Continuous neuronal recruitment into the IZ-SVZ-VZ compartment underlies T2Imp1-induced RFP+ neuronal accumulation.

(A,B) Representative time-lapse sequences (48 hours) from a single control and T2Imp1 brains. (C) In control, modest and variable changes in cell populations were observed (CFP+: slope = -0.172 cells/hr, r2 = 0.619; RFP+: slope = -0.062 cells/hr, r2 = 0.306). (D) T2Imp1 exhibits highly linear increases (CFP+: slope = 0.747 cells/hr, r2 = 0.892; RFP+: slope = 1.011 cells/hr, r2 = 0.910), suggesting continuous cellular recruitment. (E) Across brains (n = 3), RFP+ accumulation rate significantly increases in T2Imp1 (*P < 0.05). RFP+ accumulation exceeds CFP+, predicting eventual RFP+ dominance.

T2Imp1 induction triggers morphologically diverse glial foci with abnormal cellular organization through HMGA2-independent pathways.
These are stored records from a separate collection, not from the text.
--- config.mk ---
export PLATFORM = sky130hd
export DESIGN_NAME = cpu_ctrl_fsm_flat
export DESIGN_NICKNAME = d
export VERILOG_FILES = /design/src/rtl/cpu_pkg.sv /design/src/rtl/cpu_ctrl_fsm_if.sv /design/src/rtl/cpu_ctrl_fsm_mem_wait_timer.sv /design/src/rtl/cpu_ctrl_fsm.sv /design/src/flat_wrapper.sv
export SDC_FILE = /design/constraint.sdc
export NUM_CORES = 1
export LEC_CHECK = 0
export CORE_UTILIZATION = 30
export DETAILED_ROUTE_END_ITERATION = 10
export DONT_BUFFER_PORTS = 1
export PLACE_DENSITY_LB_ADDON = 0.15
export SETUP_SLACK_MARGIN = 0.5
export SYNTH_ARGS = -nofsm -noshare
export SYNTH_HDL_FRONTEND = slang
export SYNTH_HIERARCHICAL = 1
export SYNTH_SLANG_ARGS = --single-unit
export TNS_END_PERCENT = 100
--- constraint.sdc ---
create_clock -name clk -period 2.2 [get_ports clk]
set_input_delay 0.44 -clock clk [delete_from_list [all_inputs] [get_ports clk]]
set_output_delay 0.44 -clock clk [all_outputs]
set_load 0.01 [all_outputs]
--- src/rtl/cpu_pkg.sv ---
// Shared definitions for the 16-bit CPU control path: opcodes, controller states, ALU codes.
package cpu_pkg;

    localparam logic [3:0] OP_NOP = 4'h0;
    localparam logic [3:0] OP_ADD = 4'h1;
    localparam logic [3:0] OP_SUB = 4'h2;
    localparam logic [3:0] OP_AND = 4'h3;
    localparam logic [3:0] OP_OR  = 4'h4;
    localparam logic [3:0] OP_LD  = 4'h5;
    localparam logic [3:0] OP_ST  = 4'h6;
    localparam logic [3:0] OP_BEQ = 4'h7;
    localparam logic [3:0] OP_JMP = 4'h8;
    localparam logic [3:0] OP_HLT = 4'hF;

    localparam logic [1:0] ALU_ADD = 2'b00;
    localparam logic [1:0] ALU_SUB = 2'b01;
    localparam logic [1:0] ALU_AND = 2'b10;
    localparam logic [1:0] ALU_OR  = 2'b11;

    typedef enum logic [2:0] {
        S_IDLE,
        S_FETCH,
        S_DECODE,
        S_EXEC,
        S_MEM,
        S_WB,
        S_HALT
    } state_t;

    function automatic logic is_alu_op(input logic [3:0] op);
        return (op == OP_ADD) || (op == OP_SUB) || (op == OP_AND) || (op == OP_OR);
    endfunction

    function automatic logic [1:0] alu_code(input logic [3:0] op);
        logic [1:0] code;
        code = ALU_ADD;
        case (op)
            OP_SUB:  code = ALU_SUB;
            OP_AND:  code = ALU_AND;
            OP_OR:   code = ALU_OR;
            default: code = ALU_ADD;
        endcase
        return code;
    endfunction

endpackage

--- src/rtl/cpu_ctrl_fsm_if.sv ---
// Control/handshake bundle between the CPU controller and its datapath and memory.
interface cpu_ctrl_fsm_if #(
    parameter int unsigned AW = 8
);
    logic [15:0]   ir;
    logic          zero_flag;
    logic          mem_ready;
    logic          ir_load;
    logic          inc_PC;
    logic          pc_src;
    logic [AW-1:0] next_addr;
    logic          halt;
    logic          mem_read;
    logic          mem_write;
    logic          addr_sel;
    logic          reg_write;
    logic          wb_sel;
    logic [1:0]    alu_op;
    logic          illegal;
    logic          bus_err;

    modport master (
        input  ir, zero_flag, mem_ready,
        output ir_load, inc_PC, pc_src, next_addr, halt, mem_read, mem_write,
               addr_sel, reg_write, wb_sel, alu_op, illegal, bus_err
    );

    modport slave (
        output ir, zero_flag, mem_ready,
        input  ir_load, inc_PC, pc_src, next_addr, halt, mem_read, mem_write,
               addr_sel, reg_write, wb_sel, alu_op, illegal, bus_err
    );
endinterface

--- src/rtl/cpu_ctrl_fsm_mem_wait_timer.sv ---
// Counts stalled cycles of a memory (or I/O) access and flags a timeout at the limit.
module mem_wait_timer #(
    parameter int unsigned LIMIT = 15
) (
    input  logic clk,
    input  logic reset_n,
    input  logic active,
    input  logic ready,
    output logic timeout
);
    localparam int unsigned CW = (LIMIT < 1) ? 1 : $clog2(LIMIT + 1);

    logic [CW-1:0] wait_cnt;

    // Ready on the limit cycle is a normal completion, so it masks the timeout.
    assign timeout = active && !ready && (wait_cnt == CW'(LIMIT));

    always_ff @(posedge clk or negedge reset_n) begin
        if (!reset_n) begin
            wait_cnt <= '0;
        end else if (!active || ready || timeout) begin
            wait_cnt <= '0;
        end else begin
            wait_cnt <= wait_cnt + CW'(1);
        end
    end
endmodule

--- src/rtl/cpu_ctrl_fsm.sv ---
// Multi-cycle controller: sequences fetch/decode/execute/memory/writeback and drives
// PC, IR, memory and register-file control pins.
module cpu_ctrl_fsm
    import cpu_pkg::*;
#(
    parameter int unsigned OPW        = 4,
    parameter int unsigned AW         = 8,
    parameter int unsigned WAIT_LIMIT = 15
) (
    input  logic            clk,
    input  logic            reset_n,
    input  logic            start,
    cpu_ctrl_fsm_if.master  bus
);
    state_t         state;
    logic           illegal_q;
    logic           bus_err_q;
    logic           mem_phase;
    logic           timeout;
    logic [OPW-1:0] opcode;
    logic [3:0]     op;

    assign opcode    = bus.ir[15 -: OPW];
    assign op        = 4'(opcode);
    assign mem_phase = (state == S_FETCH) || (state == S_MEM);

    mem_wait_timer #(
        .LIMIT (WAIT_LIMIT)
    ) u_wait (
        .clk     (clk),
        .reset_n (reset_n),
        .active  (mem_phase),
        .ready   (bus.mem_ready),
        .timeout (timeout)
    );

    always_ff @(posedge clk or negedge reset_n) begin
        if (!reset_n) begin
            state     <= S_IDLE;
            illegal_q <= 1'b0;
            bus_err_q <= 1'b0;
        end else begin
            unique case (state)
                S_IDLE: begin
                    if (start) state <= S_FETCH;
                end
                S_FETCH: begin
                    if (bus.mem_ready) begin
                        state <= S_DECODE;
                    end else if (timeout) begin
                        bus_err_q <= 1'b1;
                        state     <= S_HALT;
                    end
                end
                S_DECODE: state <= S_EXEC;
                S_EXEC: begin
                    if (is_alu_op(op)) begin
                        state <= S_WB;
                    end else begin
                        case (op)
                            OP_LD, OP_ST:          state <= S_MEM;
                            OP_NOP, OP_BEQ, OP_JMP: state <= S_FETCH;
                            OP_HLT:                state <= S_HALT;
                            default: begin
                                illegal_q <= 1'b1;
                                state     <= S_HALT;
                            end
                        endcase
                    end
                end
                S_MEM: begin
                    if (bus.mem_ready) begin
                        state <= (op == OP_LD) ? S_WB : S_FETCH;
                    end else if (timeout) begin
                        bus_err_q <= 1'b1;
                        state     <= S_HALT;
                    end
                end
                S_WB:    state <= S_FETCH;
                S_HALT:  state <= S_HALT;
                default: state <= S_IDLE;
            endcase
        end
    end

    assign bus.next_addr = bus.ir[AW-1:0];
    assign bus.illegal   = illegal_q;
    assign bus.bus_err   = bus_err_q;

    // Strobes decode straight from state so an async reset drops them at once.
    always_comb begin
        bus.ir_load   = 1'b0;
        bus.inc_PC    = 1'b0;
        bus.pc_src    = 1'b0;
        bus.halt      = 1'b0;
        bus.mem_read  = 1'b0;
        bus.mem_write = 1'b0;
        bus.addr_sel  = 1'b0;
        bus.reg_write = 1'b0;
        bus.wb_sel    = 1'b0;
        bus.alu_op    = ALU_ADD;
        unique case (state)
            S_IDLE: bus.halt = 1'b1;
            S_FETCH: begin
                bus.mem_read = 1'b1;
                bus.ir_load  = bus.mem_ready;
                bus.inc_PC   = bus.mem_ready;
            end
            S_DECODE: ;
            S_EXEC: begin
                if (is_alu_op(op)) bus.alu_op = alu_code(op);
                if (op == OP_BEQ)  bus.pc_src = bus.zero_flag;
                if (op == OP_JMP)  bus.pc_src = 1'b1;
            end
            S_MEM: begin
                bus.addr_sel  = 1'b1;
                bus.mem_read  = (op == OP_LD);
                bus.mem_write = (op == OP_ST);
            end
            S_WB: begin
                bus.reg_write = 1'b1;
                bus.wb_sel    = (op == OP_LD);
            end
            S_HALT:  bus.halt = 1'b1;
            default: bus.halt = 1'b1;
        endcase
    end
endmodule

--- src/flat_wrapper.sv ---
// flat-port wrapper written by rule: the top's interface ports become plain ports
module cpu_ctrl_fsm_flat import cpu_pkg::*;
#(
    parameter int unsigned OPW        = 4,
    parameter int unsigned AW         = 8,
    parameter int unsigned WAIT_LIMIT = 15
)
  (clk, reset_n, start, bus_ir, bus_zero_flag, bus_mem_ready, bus_ir_load, bus_inc_PC, bus_pc_src, bus_next_addr, bus_halt, bus_mem_read, bus_mem_write, bus_addr_sel, bus_reg_write, bus_wb_sel, bus_alu_op, bus_illegal, bus_bus_err);
  cpu_ctrl_fsm_if #(.AW(AW)) bus_i ();
  input  logic clk;
  input  logic reset_n;
  input  logic start;
  input wire logic [$bits(bus_i.ir)-1:0] bus_ir;
  input wire logic [$bits(bus_i.zero_flag)-1:0] bus_zero_flag;
  input wire logic [$bits(bus_i.mem_ready)-1:0] bus_mem_ready;
  output wire logic [$bits(bus_i.ir_load)-1:0] bus_ir_load;
  output wire logic [$bits(bus_i.inc_PC)-1:0] bus_inc_PC;
  output wire logic [$bits(bus_i.pc_src)-1:0] bus_pc_src;
  output wire logic [$bits(bus_i.next_addr)-1:0] bus_next_addr;
  output wire logic [$bits(bus_i.halt)-1:0] bus_halt;
  output wire logic [$bits(bus_i.mem_read)-1:0] bus_mem_read;
  output wire logic [$bits(bus_i.mem_write)-1:0] bus_mem_write;
  output wire logic [$bits(bus_i.addr_sel)-1:0] bus_addr_sel;
  output wire logic [$bits(bus_i.reg_write)-1:0] bus_reg_write;
  output wire logic [$bits(bus_i.wb_sel)-1:0] bus_wb_sel;
  output wire logic [$bits(bus_i.alu_op)-1:0] bus_alu_op;
  output wire logic [$bits(bus_i.illegal)-1:0] bus_illegal;
  output wire logic [$bits(bus_i.bus_err)-1:0] bus_bus_err;
  assign bus_i.ir = bus_ir;
  assign bus_i.zero_flag = bus_zero_flag;
  assign bus_i.mem_ready = bus_mem_ready;
  assign bus_ir_load = bus_i.ir_load;
  assign bus_inc_PC = bus_i.inc_PC;
  assign bus_pc_src = bus_i.pc_src;
  assign bus_next_addr = bus_i.next_addr;
  assign bus_halt = bus_i.halt;
  assign bus_mem_read = bus_i.mem_read;
  assign bus_mem_write = bus_i.mem_write;
  assign bus_addr_sel = bus_i.addr_sel;
  assign bus_reg_write = bus_i.reg_write;
  assign bus_wb_sel = bus_i.wb_sel;
  assign bus_alu_op = bus_i.alu_op;
  assign bus_illegal = bus_i.illegal;
  assign bus_bus_err = bus_i.bus_err;
  cpu_ctrl_fsm #(.OPW(OPW), .AW(AW), .WAIT_LIMIT(WAIT_LIMIT)) u_core (.clk(clk), .reset_n(reset_n), .start(start), .bus(bus_i));
endmodule
==> results of run 1 <==
## state kept, by name, indices dropped and copies added (netlist names)
register / flops
u_core/bus.bus_err: 1
u_core/bus.illegal: 1
u_core/state: 3
u_core/u_wait/wait_cnt: 4
## metrics by stage
step           area [sq um]    util  power [mW]  std cells
4_1_cts               822.0  0.3288      0.8817        112
5_1_grt               864.6  0.3458       1.016        114
6_report              864.6  0.3458      0.9365        114
2_1_floorplan         800.8       -      0.6657         87
3_3_place_gp          730.7  0.2923      0.6785        103
3_5_place_dp          730.7  0.2923      0.6760        103
## what timing repair did
action	4_1_cts	5_1_grt
hold buffers	1	0
setup buffers	4	2
resized for setup	7	6
endpoints found under the hold margin	9	0
setup endpoints to repair	12	10
pin swaps	0	2
## placed cells by master, fill, tap and decap left out, drive strengths merged
| master | Yosys | layout |
|---|---|---|
| dfrtp | 9 | 9 |
| and3 | 1 | 1 |
| a21o | 2 | 2 |
| o211ai | 3 | 3 |
| and2 | 1 | 1 |
| nand3 | 3 | 3 |
| a211o | 2 | 2 |
| o21a | 1 | 1 |
| clkbuf | 0 | 4 |
| a31o | 2 | 2 |
| dlygate4sd3 | 0 | 1 |
| nand3b | 3 | 3 |
| o21bai | 1 | 1 |
| xor2 | 2 | 2 |
| a22oi | 1 | 1 |
| buf | 16 | 8 |
| inv | 3 | 3 |
| nor4 | 1 | 1 |
| nand2b | 6 | 6 |
| and4b | 1 | 1 |
| ha | 1 | 1 |
| a2bb2oi | 1 | 1 |
| nand4bb | 1 | 1 |
| a21oi | 5 | 5 |
| nor3 | 5 | 5 |
| nor3b | 1 | 1 |
| nor2 | 10 | 10 |
| and4bb | 1 | 1 |
| xnor2 | 2 | 2 |
| or3 | 1 | 1 |
| and3b | 1 | 1 |
## kinds of logic (layout without fill, tap and decap cells)
kind of cell	count (synthesis)	after routing	synth area share
flops	9	9	0.2813
buf+inv	19	16	0.1672
xor+xnor	4	4	0.04376
compound gates	18	18	0.1672
fa+ha+maj	1	1	0.01562
simple gates	36	36	0.3250
## metal layers
layer  global-route usage  vias to the layer above
met5                    0                        -
met3              0.04802                        2
li1                     -                      293
met2               0.1728                       20
met1               0.1613                      270
met4              0.03070                        0
## area by class of cell
| cell class | instances | area [sq um] | area share |
|---|---|---|---|
| tap | 30 | 37.54 | 0.04342 |
| timing repair buffer | 9 | 66.31 | 0.07670 |
| sequential | 9 | 229.0 | 0.2648 |
| clock buffer | 4 | 26.28 | 0.03039 |
| inverter | 3 | 11.26 | 0.01302 |
| multi-input combinational | 59 | 494.2 | 0.5716 |
## power groups by stage
| stage | Sequential [mW] | Clock, mW | Combinational, mW |
|---|---|---|---|
| after floorplan | 0.249 | 0 | 0.417 |
| after global placement | 0.309 | 0 | 0.369 |
| after detailed placement | 0.309 | 0 | 0.367 |
| after CTS | 0.284 | 0.133 | 0.465 |
| after global routing | 0.295 | 0.141 | 0.581 |
| final | 0.286 | 0.124 | 0.526 |
## worst paths after layout
kind	start	end	slack [ns]	depth (start not counted)
max in group asynchronous	reset_n	u_core/state[1]	1.33	1
max reg2reg	u_core/state[0]	u_core/state[2]	0.61	7
min in group asynchronous	reset_n	u_core/u_wait/wait_cnt[2]	0.55	1
max	u_core/state[0]	bus_mem_write	0.53	2
min reg2reg	u_core/u_wait/wait_cnt[0]	u_core/u_wait/wait_cnt[0]	0.47	1
min	bus_ir[15]	u_core/state[1]	0.32	1
==> parameters.txt, run 1 <==
Parameter                              Value

CTS
  Cell chosen for the clock root    sky130_fd_sc_hd__clkbuf_4
  Clock insertion delay at the later pin of the skew report    0.26 ns
  Clock Pin Slew Worst Setup and Hold Paths    0.06 ns
  Clock tree from TritonCTS    built
  CTS max path bufs    2
  TritonCTS buffer count    3
  Htree depth    1
  Number of clock sinks seen by CTS    9

Final layout
  Final layout net count    roughly 110
  Share of post-route cells with drive strength above 1    0.3452
  Fillers    between 200 and 300
  Area added between synthesis and finish    7.969%
  ANT cells    0

Global routing
  Largest net degree at the start of global routing    11
  Via count of the first global-routing pass    approximately 520
  Number of antenna violations at the first check in global routing    0
  Total grt overflow    0
  All-layer global routing usage    0.1191
  Wire length of the first global-routing pass    2435 microns

Floorplan
  DIE AREA    between 2000 and 3000 sq um
  Row Count    18
  Floorplan Core Area    approximately 2500 sq um
  Starting Density    0.3203
  Y dimension of the die    roughly 54 microns
  Die outline width    53.67 microns
  Boundary Pins    42

Detailed routing
  Max Used Layer    met4
  First DRT Iteration DRCs    8
  M1 wire length    ~750 microns
  Remaining number of nets flagged by the antenna check after routing    0
  Detail-routed net length per standard cell    between 10 and 15 microns
  Detailed route wirelength on metal3    between 100 and 150 microns
  Overall via count from detail_route    585
  WL met2    slightly below 700 microns
  Final routed wirelength across all metal layers    about 1500 microns
  Post-DR vias/cell    5.132
  Number of design rule violations left after detail routing    0
  Drt first pass iters    4

Power
  Reported net switching power    approximately 0.38 mW
  Ratio of total power to cell area    1083 nW/um^2
  Combinational power share    0.562
  Int Power    around 0.55 mW
  Power share of the clock group    0.133
  Power share of the sequential group    0.305
  Fraction of power spent switching nets    0.4095
  Maximum vdd drop    approximately 0.00046 V
  LEAKAGE    around 0.37 nW

Hold path
  Class of the tightest hold or removal check    in2reg

Yosys
  Sequential cell area fraction in the yosys report    0.2813
  Post-synthesis instance total    87
  Dominant register cell in the synthesized netlist    sky130_fd_sc_hd__dfrtp_1
  Synthesized area per cell    9.204 sq um
  Most instantiated cells after synthesis    12 x sky130_fd_sc_hd__buf_4, 9 x sky130_fd_sc_hd__dfrtp_1, 9 x sky130_fd_sc_hd__nor2_1
  Post-synthesis async set-or-reset flop share    1.000
  Synthesized flop and latch total    9
  Syn nets    approximately 110
  Yosys warning count    6
  Number of enable flip-flop cells after synthesis    0
  Most area-consuming cells after synthesis    sky130_fd_sc_hd__dfrtp_1 28%, sky130_fd_sc_hd__buf_4 11%, sky130_fd_sc_hd__nand2b_4 5.2%, sky130_fd_sc_hd__nor2_1 4.2%, sky130_fd_sc_hd__a21oi_1 3.1%
  Most frequent cell after synthesis    sky130_fd_sc_hd__buf_4
  Dominant cell type by area after synthesis    sky130_fd_sc_hd__dfrtp_1
  Portion of synthesized cell area occupied by the leading cell type    0.2813
  Distinct cell type count of the synthesized netlist    37
  Area of the mapped netlist    roughly 800 sq um

Setup path
  Gate family responsible for the most delay along the worst path    simple AND/OR/NAND/NOR gates
  Category of the worst setup path capture point    primary output
  Chain of cells forming the critical path    nand2b_4, nor3_1
  Crit Path Max Fanout    6
  Required time of the critical path    around 1.8 ns
  Slowest Stage Delay on Critical Path    around 0.44 ns
  Critical path start-end classification    reg2out
  Critical Path Start Type    register
  Arrival time at the worst endpoint    1.23 ns
  Buffer and inverter count on the worst path    0
  Slowest CP cell    sky130_fd_sc_hd__dfrtp_2

Place
  HPWL after DPL    ~1100 microns
  Pre-CTS setup slack    just over 0.3 ns
  Input/output buffers    0
  Routability congestion estimate from global placement    approximately 0.66

STA
  Count of pins over their slew limit    0
  Headroom to the max-slew limit    0.7214
  Number of hold-slack violations in the final timing report    0
  Setup Total Neg Slack    0 ns
  Setup-violating endpoint count in the final report    0
  Share of the clock period used by the worst path after layout    0.7588
  Final-layout worst hold slack    about 0.32 ns
  Clock skew after layout    roughly 0.0042 ns
  Maximum achievable frequency    599.1 MHz
  Minimum clock period    approximately 1.7 ns
  Final WS setup    0.5307 ns
  Slew at the pin with the worst max-slew slack    0.4165 ns
  RSZ-0062 raised after global routing    true

Status
  Outcome    completed

Flow run
  Max-cap violation count    0
Note: power is estimated with default switching activity, not from simulation.
==> run 2: changes to the inputs <==
clock period = 1.46 ns   (was 2.2 ns; I/O delays follow)
==> run 2 against run 1 <==
Effect of this change:
- the run now ends with setup timing left
- global-route usage grew 0.16 points
- first-iteration DRC count shrank 100%
- routed wire length grew 7.3%
- highest routed layer unchanged
- die area is the same
- clock power grew 51%
- combinational power grew 150%
- sequential cell count is the same
- cell area grew 30%
- sequential power grew 42%
- non-clock buffer count grew 15
- hold slack lost 0.15 ns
(A) Representative cortical sections showing RFP+ glial clusters at P10. (B) T2Imp1 produces significant RFP+ (10.20 ± 2.518 foci per brain) and to a lesser extent in continuous Imp1 overexpression (1.600 ± 0.6782 foci per brain), identifying T2 as a temporally sensitive window for Imp1-mediated glial clustering. T2Imp1 also shows YFP+ glial clusters (2.000 ± 0.8944 foci per brain). T2Hmga2 fails to induce significant glial clustering, demonstrating Imp1-specific mechanisms. (C-H) Morphological heterogeneity within glial clusters: Type I cells (minimal processes); Type II cells (characteristic astrocytic morphology); Type III cells (highly elaborate arbors). (I) RFP+ quantification shows dramatic expansion in T2Imp1. Glia in control brains organize into small Type II clusters (n = 105, ∼4 cells/cluster), sparse Type I (n = 6, ∼8 cells/cluster) and Type III (n = 5, ∼4 cells /cluster). Continuous Imp1 overexpression produces Type I (n = 2) and Type II foci (n = 6, ∼41 cells/focus, P < 0.05). T2Imp1 dramatically increases Type I (n = 13, ∼51 cells/focus, P < 0.001) and Type II foci (n = 38, ∼50 cells/focus, P < 0.0001) foci showing significant expansion. T2Hmga2 produces minimal foci across all types (Type I: n = 1; Type II: n = 3, ∼17 cells/focus, P < 0.05; Type III: n = 2), distinguishing Imp1 from Hmga2-mediated pathways. (J) YFP+ populations show similar RFP+ patterns with reduced frequency. Controls display Type I (n = 3, ∼8 cells/cluster) and Type II (n = 74, ∼4 cells/cluster). Continuous Imp1 and T2Hmga2 overexpression produce single YFP+ foci (∼23 and ∼14 cells per focus, respectively). T2Imp1 yields predominantly Type II foci (n = 9, ∼32 cells/focus, P < 0.05), consistent with the dramatic foci phenotype observed in RFP+ populations. (K-L) Spatial patterns for YFP+ foci: (K) nested YFP+ within RFP+ foci, and (L) layered arrangement with YFP+ near pial surface and RFP+ below. Dashed lines: upper (II-IV), lower (V-VI), SPZ. Scale bars: (A) 100 µm, (C-H) 50 µm. Data show mean ± SEM. Statistics: two-tailed unpaired Welch’s t-test (*P < 0.05, **P < 0.01, ***P < 0.001, ****P < 0.0001).